This hefty jar is of spherical shape resting on a wide, slightly concave base with a short upright mouth rim. The decoration is confined to the shoulder applied with four loop handles divided by small mold-pressed taotie motifs with mock ring handles over borders of impressed mesh and circlet bands beneath a stepped collar decorated with further impressed circlets. Covered overall with a thin, yellowish-green glaze, the base was left free of glaze where the light grey stoneware body burnt red in the firing. The glaze is typical of early Yue ware, exhibiting an earthiness by way of its impurities, such as iron spitouts on the surface, blemishes, and other irregularities.
The jar here is representative of one of the most consequential ceramic wares ever produced in China. The infancy of the celadon tradition was lived out in the Yue area of Zhejiang province. The technology to create stonewares– hard, durable impermeable ceramics—with glazes that both contributed to durability and aesthetic character, was the basis for the Yue success story. The seeds had been planted during the Bronze Age and germinated thereafter in a number of centers in the eastern central/south/southeast regions of China.
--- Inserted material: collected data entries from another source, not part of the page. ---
This design comes from an exercise in tuning for small area and a short achievable clock period on the open sky130 flow, not from production work. Function was not checked in any run shown here: the RTL went through the layout flow alone. No driver is modelled on the clock port, so clock power and skew are understated where the tree is cut down; a real chip needs a root buffer or a tree. Power and IR drop assume default switching activity.

[design/flow/config.mk]
export PLATFORM = sky130hd
export DESIGN_NAME = fifo_nit
export DESIGN_NICKNAME = fifo_nit
export VERILOG_FILES = /design/flow/design.v
export SDC_FILE = /design/flow/constraint.sdc
export NUM_CORES = 4
export LEC_CHECK = 0
export CAP_MARGIN = 20
export CORE_MARGIN = 2
export CORE_UTILIZATION = 40
export PLACE_DENSITY = 0.6
export SETUP_SLACK_MARGIN = 3.2
export SLEW_MARGIN = 20
[design/flow/constraint.sdc]
create_clock -name core_clock -period 5.0 [get_ports {Clk}]
set_input_delay 1.0000 -clock core_clock [delete_from_list [all_inputs] [get_ports {Clk}]]
set_output_delay 1.0000 -clock core_clock [all_outputs]
set_load 0.01 [all_outputs]
[design/flow/design.v]
`timescale 1ns / 1ps
module fifo_nit(
    input  Clk,
    input  RD,
    input  WR,
    input  EN,
    input  [31:0] dataIn,
    output reg [31:0] dataOut,
    input  Rst,
    output EMPTY,
    output FULL
);
reg [3:0] wp;           
reg [7:0] rp;           
reg       empty_q;      
reg       full_q;
reg       ne_q;         
reg       nf_q;
reg [31:0] mem [0:7];
assign EMPTY = empty_q;
assign FULL  = full_q;
wire rst_en = EN & Rst;
wire rd_acc = EN & ~Rst & RD & ne_q;
wire wr_acc = EN & ~Rst & WR & nf_q & ~(RD & ne_q);
function [7:0] jdec;
    input [3:0] q;
    begin
        jdec[0] = ~q[3] & ~q[0];
        jdec[1] =  q[0] & ~q[1];
        jdec[2] =  q[1] & ~q[2];
        jdec[3] =  q[2] & ~q[3];
        jdec[4] =  q[3] &  q[0];
        jdec[5] = ~q[0] &  q[1];
        jdec[6] = ~q[1] &  q[2];
        jdec[7] = ~q[2] &  q[3];
    end
endfunction
wire [7:0] wsel   = jdec(wp);
wire [3:0] wp_inc = {wp[2:0], ~wp[3]};
wire [7:0] wsel_inc = {wsel[6:0], wsel[7]};
wire [7:0] rp_inc = {rp[6:0], rp[7]};
always @(posedge Clk) begin
    if (rst_en) begin
        wp      <= 4'd0;
        rp      <= 8'd1;
        empty_q <= 1'b1;
        full_q  <= 1'b0;
        ne_q    <= 1'b0;
        nf_q    <= 1'b1;
    end else if (rd_acc) begin
        rp      <= rp_inc;
        empty_q <= |(rp_inc & wsel);
        full_q  <= 1'b0;
        ne_q    <= ~|(rp_inc & wsel);
        nf_q    <= 1'b1;
    end else if (wr_acc) begin
        wp      <= wp_inc;
        empty_q <= 1'b0;
        full_q  <= |(wsel_inc & rp);
        ne_q    <= 1'b1;
        nf_q    <= ~|(wsel_inc & rp);
    end
end
genvar i;
generate
    for (i = 0; i < 8; i = i + 1) begin : g_mem
        always @(posedge Clk)
            if (nf_q && wsel[i])
                mem[i] <= dataIn;
    end
endgenerate
reg [31:0] rdata;
integer k;
always @(*) begin
    rdata = {32{~rd_acc}} & dataOut;
    for (k = 0; k < 8; k = k + 1)
        rdata = rdata | ({32{rd_acc & rp[k]}} & mem[k]);
end
always @(posedge Clk)
    dataOut <= rdata;
endmodule
[design/flow/flow/run.sh]
#!/bin/bash
# Own layout flow: the standard ORFS flow with three changes:
#  - port buffers use buf_2 instead of the slow delay cell buffer_ports picks;
#  - CTS without dummy loads, larger sink clusters;
#  - after CTS, the middle level of the clock H-tree is collapsed so the root
#    buffer drives the leaf buffers directly (every register keeps the same
#    number of buffers between the clock port and its clock pin).
set -euo pipefail
here=$(pwd)
bash standard.sh \
  "BUFFER_PORTS_ARGS=-buffer_cell sky130_fd_sc_hd__buf_2" \
  "CTS_ARGS=-sink_clustering_enable -repair_clock_nets -dont_use_dummy_load -sink_clustering_size ${CTS_SIZE:-30} -sink_clustering_max_diameter ${CTS_DIAM:-80}" \
  "POST_CTS_TCL=$here/flow/post_cts.tcl" \
  finish > "$here/flow_make.log" 2>&1
[design/flow/flow/post_cts.tcl]
# Collapse intermediate clock buffers: the buffer driven by the clock port
# (the root) then drives the leaf buffers directly.
set clk_port_net [get_nets -of_objects [get_ports Clk]]
set root_pins [get_pins -of_objects $clk_port_net -filter "direction == input"]
if {[llength $root_pins] != 1} {
  puts "post_cts: clock port drives [llength $root_pins] pins, leaving the tree as it is"
  return
}
set root_inst [get_cells -of_objects $root_pins]
set root_out [get_pins -of_objects $root_inst -filter "direction == output"]
set root_net [get_nets -of_objects $root_out]
puts "post_cts: root [get_full_name $root_inst] net [get_full_name $root_net]"

proc is_buffer_inst {inst} {
  set m [get_property $inst ref_name]
  return [regexp {clkbuf|buf_} $m]
}

set changed 1
while {$changed} {
  set changed 0
  foreach pin [get_pins -of_objects $root_net -filter "direction == input"] {
    set inst [get_cells -of_objects $pin]
    if {![is_buffer_inst $inst]} { continue }
    set out [get_pins -of_objects $inst -filter "direction == output"]
    set onet [get_nets -of_objects $out]
    set loads [get_pins -of_objects $onet -filter "direction == input"]
    set all_buf 1
    foreach l $loads {
      if {![is_buffer_inst [get_cells -of_objects $l]]} { set all_buf 0 }
    }
    if {!$all_buf || [llength $loads] == 0} { continue }
    puts "post_cts: collapsing [get_full_name $inst] ([get_property $inst ref_name]) with [llength $loads] buffer loads"
    foreach l $loads {
      set lname [get_full_name $l]
      disconnect_pin $onet $l
      connect_pin $root_net [get_pins $lname]
    }
    set iname [get_full_name $inst]
    disconnect_pin $root_net $pin
    delete_instance [get_cells $iname]
    delete_net $onet
    set changed 1
    break
  }
}
estimate_parasitics -placement
report_clock_skew
report_checks -path_delay max -format end -group_path_count 3
[design/flow/standard.sh]
#!/bin/bash
# synth_recipe.tcl (not shown) runs the flow's synth.tcl, then flattens the netlist and writes it again
# the make line also repeats each setting of config.mk as NAME=value (left out here)
make -C /OpenROAD-flow-scripts/flow DESIGN_CONFIG=/design/flow/config.mk WORK_HOME=/design/flow/orfs CLKGATE_MAP_FILE= SYNTH_SCRIPT=/design/flow/synth_recipe.tcl "${@:-finish}"
==> results.ini, run 1 <==
[logic_synthesis]
ys_seq_elements=304
yosysTopAreaCellShare_pct=71.8
yosysMostFrequentCell=edfxtp_1
syn-cell-area_um2=10700
synth_area_leader_cell=edfxtp_1
synthArstFlopShare_pct=0
synth_common_cells=256 x edfxtp_1, 69 x a22o_1, 64 x a221oi_1
synthCells=606
ys.flop_type=edfxtp_1
yosysSeqAreaShare_pct=80.7
syn-num-nets=643
synth_edf_count=256
synth_area_leaders=edfxtp_1 72%, dfxtp_1 9.0%, a22o_1 5.6%
synthDistinctLibCells=32
synth_warnings=2
synth_area_per_cell_um2=17.7

[status]
stop_stage=clock tree synthesis (4_1_cts)
stop_error=[ERROR STA-0100] unsupported object type Port.
status=stopped before the end

[placed_design]
dp_hpwl_um=12600
gp_congestion=0.736
portBuffers=70

[floorplan]
initial_utilization_pct=40.9
rows=59
die_h_um=168
die_x_um=168
boundaryPins=71

[clocking]
cts.sinks=304

[cell families after synthesis]
| family | Yosys count | share of synthesized area, % |
|---|---|---|
| AND/OR/NAND/NOR | 66 | 2.90 |
| buffers and inverters | 47 | 1.97 |
| AO/OA/AOI/OAI | 185 | 14.0 |
| flip-flops | 304 | 80.7 |
| multiplexers | 4 | 0.385 |
[metrics by stage]
stage	area, um2	instances	setup WS (ps)	utilization (%)
2_1_floorplan	10800	606	3020	-
3_3_place_gp	11400	977	2240	43.5
3_5_place_dp	11400	977	2160	43.5
[power by group through the flow]
| stage | sequential (mW) | clock [mW] | combinational, mW |
|---|---|---|---|
| detailed placement | 3.24 | 0 | 0.689 |
| global placement | 3.23 | 0 | 0.674 |
| floorplan | 3.25 | 0 | 0.343 |
[worst min-delay path by stage]
stage	slack (ps)	startpoint	depth (start not counted)	endpoint
global placement	450	empty_q$_SDFFE_PP1P_	2	empty_q$_SDFFE_PP1P_
detailed placement	460	ne_q$_SDFFE_PP0P_	1	ne_q$_SDFFE_PP0P_
floorplan	440	ne_q$_SDFFE_PP0P_	1	ne_q$_SDFFE_PP0P_
==> inputs of run 2 (changes only) <==
--- a/design/flow/flow/post_cts.tcl
+++ b/design/flow/flow/post_cts.tcl
@@ -1,6 +1,6 @@
 # Collapse intermediate clock buffers: the buffer driven by the clock port
 # (the root) then drives the leaf buffers directly.
-set clk_port_net [get_nets -of_objects [get_ports Clk]]
+set clk_port_net [get_nets Clk]
 set root_pins [get_pins -of_objects $clk_port_net -filter "direction == input"]
 if {[llength $root_pins] != 1} {
   puts "post_cts: clock port drives [llength $root_pins] pins, leaving the tree as it is"
==> results.ini, run 2 <==
[status]
status=complete, no violations  ; was stopped before the end

[timing]
max_freq_ghz=0.516
slew_headroom_pct=52.5
report.final.slew_viol_count=0
rsz0062_at_grt=true
setup_viol=0
post-route-period-util_pct=38.8
min_period_ps=1940
hold_viol_final=0
max_slew.worst_pin.slew_ps=711
finalSetupTns_ps=0
skew_ps=50.2

[logic_synthesis]
synthCells=606  ; unchanged
synth_warnings=2  ; unchanged
yosysSeqAreaShare_pct=80.7  ; unchanged
ys.flop_type=edfxtp_1  ; unchanged
synth_common_cells=256 x edfxtp_1, 69 x a22o_1, 64 x a221oi_1  ; unchanged
yosysTopAreaCellShare_pct=71.8  ; unchanged
syn-num-nets=643  ; unchanged
synth_area_per_cell_um2=17.7  ; unchanged
synthArstFlopShare_pct=0  ; unchanged
ys_seq_elements=304  ; unchanged
synth_edf_count=256  ; unchanged
synthDistinctLibCells=32  ; unchanged
yosysMostFrequentCell=edfxtp_1  ; unchanged
synth_area_leaders=edfxtp_1 72%, dfxtp_1 9.0%, a22o_1 5.6%  ; unchanged
syn-cell-area_um2=10700  ; unchanged
synth_area_leader_cell=edfxtp_1  ; unchanged

[pwr]
p_switching_mw=1.29
power_frac_comb_pct=16.9
p_sw_share_pct=24.4
p_per_area_nw_per_um2=434
power.leakage_nw=3.98
peakVddDrop_uv=191
p_int_mw=4.00
seqPwrFrac_pct=61.4
clkPwrFrac_pct=21.7

[floorplan]
dieArea_um2=28100
core-area_um2=26200
die_h_um=168  ; unchanged
rows=59  ; unchanged
boundaryPins=71  ; unchanged
die_x_um=168  ; unchanged
initial_utilization_pct=40.9  ; unchanged

[critical_path]
critical-path-top-delay-family=flip-flops
crit_chain=buf_6
crit_buf_inv=1
reg2reg_to=mem[7][13]$_DFFE_PP_
cp-endpoint=dataOut[14]
start_kind=register
critPathSlowestCell=dfxtp_4
crit_path_start=dataOut[14]$_DFF_P_
crit_cells=1
r2r-start=wp[3]$_SDFFE_PP0P_
critPathMaxStageDelay_ps=380
endpoint_kind=primary output
cp_max_fo=2
worst_ep_required_time_ps=4000
reg2reg_depth=1
critical_path_class=reg2out
reg2reg_slack_ps=3100
arrival_ps=940

[layout]
syn2layout_area_growth_pct=13.9
final_cell_mix=256 x edfxtp_1, 69 x a22o_1, 64 x a221oi_1
final_cells=1008
largest_reg_flops=256
layout.nets=710
final_common_cell=edfxtp_1
largest-register=mem
reg_top3=mem (256), dataOut (32), rp (8)
layout-drive-gt1-share_pct=25.2

[global_route]
grt_overflow=0
grtUsageTotal_pct=17.6
antenna_found_initial=2
grt_pass1_vias=5834
grt_start_max_net_pins=33
grt_pass1_wl_um=36100

[routing]
routed_wirelength_um=24900
drtIter0Drc=535
drc=0
ant_nets=0
routedWlPerCell_um=24.7
via_per_inst=5.78
dr.pass1.iters=5
num_vias=5826

[placed_design]
dp_hpwl_um=12600  ; unchanged
gp_congestion=0.736  ; unchanged
dp.cells=977  ; unchanged
portBuffers=70  ; unchanged

[flow_run]
cap_viol_max_count=0

[clocking]
insertion_delay_ps=440
clk_pin_slew_worst_paths_ps=110
cts.sinks=304  ; unchanged

[hold_path]
hold_class=reg2reg

[run 2: routing by layer]
layer  share of wire (%)  GRT usage [%]  up-vias
met3                 6.7           4.42       26
li1                    -              -     2630
met5               0.052              0        -
met4                 1.5           4.76        2
met1                  44           23.9     2963
met2                  48           28.5      205
[run 2: logic make-up (layout without fill, tap and decap cells)]
group	Yosys count	after routing	share of synthesized area, %
flip-flops	304	304	80.7
AO/OA/AOI/OAI	185	185	14.0
AND/OR/NAND/NOR	66	71	2.90
buffers and inverters	47	107	1.97
multiplexers	4	4	0.385
other	0	2	0
[run 2: worst min path at each step]
stage / startpoint / end / cells past startpoint
5_1_grt: ne_q$_SDFFE_PP0P_ / ne_q$_SDFFE_PP0P_ / 1
3_5_place_dp: ne_q$_SDFFE_PP0P_ / ne_q$_SDFFE_PP0P_ / 1
6_report: ne_q$_SDFFE_PP0P_ / ne_q$_SDFFE_PP0P_ / 1
3_3_place_gp: empty_q$_SDFFE_PP1P_ / empty_q$_SDFFE_PP1P_ / 2
2_1_floorplan: ne_q$_SDFFE_PP0P_ / ne_q$_SDFFE_PP0P_ / 1
[run 2: through the flow]
step / area, um2 / setup slack [ps] / hold WS [ps] / util, % / power [mW]
2_1_floorplan: 10800 / 3020 / 440 / - / 3.59
3_3_place_gp: 11400 / 2240 / 453 / 43.5 / 3.91
3_5_place_dp: 11400 / 2160 / 462 / 43.5 / 3.93
5_1_grt: 12200 / 3020 / 494 / 46.6 / 5.50
6_report: 12200 / 3060 / 477 / 46.6 / 5.29
[run 2: cell type report]
| type | instances | area, um2 |
|---|---|---|
| Antenna cell | 2 | 5.00 |
| Clock buffer | 13 | 325 |
| Fill cell | 2204 | 14000 |
| Inverter | 2 | 7.51 |
| Multi-Input combinational cell | 260 | 1980 |
| Sequential cell | 304 | 8710 |
| Tap cell | 335 | 419 |
| Timing Repair Buffer | 92 | 756 |
[run 2: power groups by stage]
stage                     sequential, mW  clock, mW  combinational, mW
after global routing                3.27       1.26              0.970
after detailed placement            3.24          0              0.689
final                               3.25       1.15              0.897
after global placement              3.23          0              0.674
after floorplan                     3.25          0              0.343
==> inputs of run 3 (changes only) <==
--- a/design/flow/design.v
+++ b/design/flow/design.v
@@ -72,10 +72,11 @@
 reg [31:0] rdata;
 integer k;
 always @(*) begin
-    rdata = {32{~rd_acc}} & dataOut;
+    rdata = 32'd0;
     for (k = 0; k < 8; k = k + 1)
-        rdata = rdata | ({32{rd_acc & rp[k]}} & mem[k]);
+        rdata = rdata | ({32{rp[k]}} & mem[k]);
 end
 always @(posedge Clk)
-    dataOut <= rdata;
+    if (rd_acc)
+        dataOut <= rdata;
 endmodule
==> results.ini, run 3 <==
[clocking]
insertion_delay_ps=450  ; was 440 ps
clk_pin_slew_worst_paths_ps=110  ; about the same
cts.sinks=304  ; unchanged

[placed_design]
dp.cells=971  ; was 977
dp_hpwl_um=12300  ; was 12,600 um
portBuffers=70  ; unchanged
gp_congestion=0.732  ; was 0.736
place_ws_ps=2860  ; was 2160 ps

[layout]
layout-drive-gt1-share_pct=19.2  ; was 25.2%
syn2layout_area_growth_pct=10.9  ; was 13.9%
final_cells=988  ; was 1,008
fill_cells=2314  ; was 2,204
layout.nets=684  ; was 710
final_common_cell=edfxtp_1  ; unchanged
largest_reg_flops=256  ; unchanged
largest-register=mem  ; unchanged
final_cell_mix=288 x edfxtp_1, 128 x a22oi_1, 68 x buf_2  ; was 256 x edfxtp_1, 69 x a22o_1, 64 x a221oi_1
reg_top3=mem (256), dataOut (32), rp (8)  ; unchanged

[critical_path]
endpoint_kind=primary output  ; unchanged
critical-path-top-delay-family=flip-flops  ; unchanged
start_kind=register  ; unchanged
crit_chain=buf_2  ; was buf_6
crit_buf_inv=1  ; unchanged
cp_max_fo=1  ; was 2
critPathMaxStageDelay_ps=430  ; was 380 ps
critPathSlowestCell=edfxtp_1  ; was dfxtp_4
arrival_ps=1040  ; was 940 ps
worst_ep_required_time_ps=4000  ; about the same
critical_path_class=reg2out  ; unchanged

[logic_synthesis]
synth_edf_count=288  ; was 256
ys.flop_type=edfxtp_1  ; unchanged
synth_area_leaders=edfxtp_1 80%, a22oi_1 8.9%, dfxtp_1 3.0%  ; was edfxtp_1 72%, dfxtp_1 9.0%, a22o_1 5.6%
synth_area_per_cell_um2=18.5  ; was 17.7 um2
syn-cell-area_um2=10800  ; was 10,700 um2
synthArstFlopShare_pct=0  ; unchanged
synth_common_cells=288 x edfxtp_1, 128 x a22oi_1, 32 x nand4_1  ; was 256 x edfxtp_1, 69 x a22o_1, 64 x a221oi_1
yosysSeqAreaShare_pct=83.1  ; was 80.7%
syn-num-nets=620  ; was 643
yosysMostFrequentCell=edfxtp_1  ; unchanged
yosysTopAreaCellShare_pct=80.1  ; was 71.8%
synthCells=583  ; was 606
synth_warnings=2  ; unchanged
synthDistinctLibCells=36  ; was 32
ys_seq_elements=304  ; unchanged
synth_area_leader_cell=edfxtp_1  ; unchanged

[timing]
min_period_ps=2040  ; was 1940 ps
rsz0062_at_grt=true  ; unchanged
report.final.slew_viol_count=0  ; unchanged
slew_headroom_pct=51.5  ; was 52.5%
fin_ws_ps=2960  ; was 3060 ps
skew_ps=41.9  ; was 50.2 ps
post-route-period-util_pct=40.8  ; was 38.8%
setup_viol=0  ; unchanged
max_freq_ghz=0.490  ; was 0.516 GHz
finalSetupTns_ps=0  ; unchanged
max_slew.worst_pin.slew_ps=726  ; was 711 ps
hold_viol_final=0  ; unchanged

[global_route]
grtUsageTotal_pct=17.2  ; was 17.6%
grt_pass1_vias=5738  ; was 5,834
grt_start_max_net_pins=41  ; was 33
antenna_found_initial=3  ; was 2
grt_pass1_wl_um=35600  ; was 36,100 um
grt_overflow=0  ; unchanged

[routing]
dr.pass1.iters=5  ; unchanged
routed_wirelength_um=24300  ; was 24,900 um
routedWlPerCell_um=24.6  ; was 24.7 um
drc=0  ; unchanged
ant_nets=0  ; unchanged
via_per_inst=5.78  ; about the same
num_vias=5708  ; was 5,826
drtIter0Drc=544  ; was 535

[status]
status=complete, no violations  ; unchanged

[pwr]
power.leakage_nw=3.70  ; was 3.98 nW
p_int_mw=3.53  ; was 4.00 mW
p_switching_mw=1.01  ; was 1.29 mW
p_per_area_nw_per_um2=379  ; was 434 nW/um2
seqPwrFrac_pct=66.8  ; was 61.4%
peakVddDrop_uv=349  ; was 191 uV
clkPwrFrac_pct=24.8  ; was 21.7%
p_sw_share_pct=22.3  ; was 24.4%
design_power_total_mw=4.54  ; was 5.29 mW
power_frac_comb_pct=8.3  ; was 16.9%

[floorplan]
initial_utilization_pct=40.4  ; was 40.9%
dieArea_um2=28300  ; was 28,100 um2
rows=60  ; was 59
boundaryPins=71  ; unchanged
die_h_um=168  ; about the same
die_x_um=168  ; about the same
core-area_um2=26700  ; was 26,200 um2

[flow_run]
cap_viol_max_count=0  ; unchanged

[hold_path]
hold_class=reg2reg  ; unchanged

-- run 3: layer usage --
metal | vias to the layer above | GRT usage [%] | wire, um
met5 | - | 0 | 27
met4 | 4 | 5.32 | 397
met3 | 32 | 3.67 | 1570
met2 | 187 | 27.9 | 11700
met1 | 2977 | 23.5 | 10600
li1 | 2508 | - | -
-- run 3: worst paths after layout --
path	from	end	slack, ps	cells after the start
max reg2reg	wp[2]$_SDFFE_PP0P_	mem[3][17]$_DFFE_PP_	3130	1
min	full_q$_SDFFE_PP0P_	full_q$_SDFFE_PP0P_	480	2
min reg2reg	full_q$_SDFFE_PP0P_	full_q$_SDFFE_PP0P_	480	2
max	dataOut[18]$_DFFE_PP_	dataOut[18]	2960	1
-- run 3: area by class of cell --
cell class / instances / area, um2 / share of cell area, %
sequential: 304 / 8980 / 75.0
clock buffer: 12 / 300 / 2.51
tap: 341 / 427 / 3.57
multi-input combinational: 242 / 1720 / 14.4
inverter: 2 / 20.0 / 0.167
antenna: 2 / 5.00 / 0.0418
timing repair buffer: 85 / 510 / 4.27
-- run 3: metrics by stage --
stage | utilization [%] | hold WS [ps] | area [um2]
floorplan | - | 473 | 10800
global placement | 43.3 | 443 | 11600
detailed placement | 43.3 | 465 | 11600
global route | 44.8 | 500 | 12000
finish | 44.8 | 477 | 12000
-- run 3: cells by family after synthesis --
logic type	share of synthesized area [%]
AO/OA/AOI/OAI	10.3
buffers and inverters	1.77
flip-flops	83.1
multiplexers	0.371
AND/OR/NAND/NOR	4.45
-- run 3: power groups by stage --
stage          combinational [mW]  sequential (mW)  clock, mW
2_1_floorplan               0.209             3.07          0
3_3_place_gp                0.356             3.08          0
3_5_place_dp                0.365             3.09          0
5_1_grt                     0.413             3.05       1.23
6_report                    0.378             3.03       1.13
==> inputs of run 4 (changes only) <==
--- a/design/flow/flow/post_cts.tcl
+++ b/design/flow/flow/post_cts.tcl
@@ -1,6 +1,6 @@
 # Collapse intermediate clock buffers: the buffer driven by the clock port
 # (the root) then drives the leaf buffers directly.
-set clk_port_net [get_nets Clk]
+set clk_port_net [get_nets -of_objects [get_ports Clk]]
 set root_pins [get_pins -of_objects $clk_port_net -filter "direction == input"]
 if {[llength $root_pins] != 1} {
   puts "post_cts: clock port drives [llength $root_pins] pins, leaving the tree as it is"
==> results.ini, run 4 <==
[logic_synthesis]
synth_area_leader_cell=edfxtp_1  ; unchanged
ys_seq_elements=304  ; unchanged
synth_area_leaders=edfxtp_1 80%, a22oi_1 8.9%, dfxtp_1 3.0%  ; unchanged
yosysMostFrequentCell=edfxtp_1  ; unchanged
synthDistinctLibCells=36  ; unchanged
syn-num-nets=620  ; unchanged
synth_area_per_cell_um2=18.5  ; unchanged
yosysTopAreaCellShare_pct=80.1  ; unchanged
synth_common_cells=288 x edfxtp_1, 128 x a22oi_1, 32 x nand4_1  ; unchanged
yosysSeqAreaShare_pct=83.1  ; unchanged
synth_warnings=2  ; unchanged
ys.flop_type=edfxtp_1  ; unchanged
syn-cell-area_um2=10800  ; unchanged
synthCells=583  ; unchanged
synth_edf_count=288  ; unchanged
synthArstFlopShare_pct=0  ; unchanged

[clocking]
cts.sinks=304  ; unchanged

[placed_design]
portBuffers=70  ; unchanged
dp_hpwl_um=12300  ; unchanged
gp_congestion=0.732  ; unchanged
place_ws_ps=2860  ; unchanged

[floorplan]
die_h_um=168  ; unchanged
boundaryPins=71  ; unchanged
rows=60  ; unchanged
die_x_um=168  ; unchanged
initial_utilization_pct=40.4  ; unchanged

[status]
stop_error=[ERROR STA-0100] unsupported object type Port.
status=stopped before the end  ; was complete, no violations
stop_stage=clock tree synthesis (4_1_cts)

==> run 4: cells by family after synthesis <==
group	after synthesis	synth area share, %
buffers and inverters	39	1.77
flip-flops	304	83.1
AO/OA/AOI/OAI	149	10.3
AND/OR/NAND/NOR	87	4.45
multiplexers	4	0.371
==> run 4: per-stage QoR <==
step | area [um2] | cells | hold WS [ps] | util [%]
after global placement | 11600 | 971 | 443 | 43.3
after detailed placement | 11600 | 971 | 465 | 43.3
after floorplan | 10800 | 583 | 473 | -
==> run 4: worst max-delay path by stage <==
stage / slack (ps) / startpoint / to / cells past startpoint
2_1_floorplan: 2710 / wp[1]$_SDFFE_PP0P_ / mem[2][0]$_DFFE_PP_ / 3
3_3_place_gp: 2900 / EN / wp[3]$_SDFFE_PP0P_ / 5
3_5_place_dp: 2860 / Rst / wp[2]$_SDFFE_PP0P_ / 5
The jar, produced in the early part of the Six Dynasties period, shows some link to the Bronze Age past in its small taotie heads and geometric bands, but the shape depends only on the potter’s wheel. The present vessel was produced during that extraordinarily creative and productive period triggered by the influx of political, cultural and economic energy when the Han Chinese of the north fled the foreign invaders and established a government in Nanjing in Jiangsu province, a city that would serve as center for a succession of dynasties from the third through the sixth century. The Yue potters provided ritual, utilitarian and decorative wares at the time and continued for centuries to do so. The impact of the celadon revolution from this early period on later wares in the home province, on tangential provincial centers, on production northwards, and on neighboring countries in Asia and eventually the West, comprised a migration of technology and style truly momentous in time, in space and in scope.